Era cuestión de tiempo para que el recién llegado doctor también se enterara de la 'fama' de su hija, en cuanto pusiera un pie en alguno de los locales vecinos; aunque él era consciente que eso no era más que un cuento barato de un adolescente que no supo aceptar un rechazo, no podía hacer nada para evitar las habladurías.
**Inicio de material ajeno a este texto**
`config.mk`:
```
export PLATFORM = sky130hd
export DESIGN_NAME = lmq_regs
export DESIGN_NICKNAME = d
export VERILOG_FILES = /design/src/lmq_pkg.sv /design/src/lmq_ring_store.sv /design/src/lmq_page_addr.sv /design/src/lmq_regs.sv
export VERILOG_INCLUDE_DIRS = /design/src
export SDC_FILE = /design/constraint.sdc
export NUM_CORES = 2
export LEC_CHECK = 0
export BUFFER_PORTS_ARGS = -buffer_cell sky130_fd_sc_hd__buf_2
export CAP_MARGIN = 20
export CORE_UTILIZATION = 60
export CTS_CLUSTER_SIZE = 30
export DETAILED_ROUTE_END_ITERATION = 10
export PLACE_DENSITY = 0.78
export SLEW_MARGIN = 20
export SYNTH_ARGS = -nofsm -noshare
export SYNTH_HDL_FRONTEND = slang
export SYNTH_SLANG_ARGS = --single-unit
```
`constraint.sdc`:
```
create_clock -name clock_i -period 9.8 [get_ports clock_i]
set_input_delay 0.98 -clock clock_i [delete_from_list [all_inputs] [get_ports clock_i]]
set_output_delay 0.98 -clock clock_i [all_outputs]
set_load 0.1 [all_outputs]
```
Era un incendio que había ardido ya por mucho tiempo... imposible de apagar; mucha suerte había tenido ya ese día, en el que todos habían estado tan distraídos con la festividad religiosa que no habían notado al rostro nuevo y jovial que había llegado al pueblo y mucha más suerte había sido que éste se dirigiera directamente, y sin detenerse a hablar con ninguno, hasta su café y luego se encaminara diligentemente hacia su hogar.

Ahora, debía preparar todo minuciosamente para lograr hacer que ese hombre no saliera de su residencia, y que cuando lo hiciera, fuera con la disposición de desposar a Magnolia. Sabía que él haría oídos sordos a los rumores; se veía en su forma de ser que no era un hombre que se dejara llevar por los chismes y menos por los de un pueblucho en un lugar olvidado hasta por Dios. Este era un hombre de mundo dispuesto a obtener lo que quería, y él se iba a encargar de que lo que deseara más fuera a su hermosa, aunque un poco terca, hija.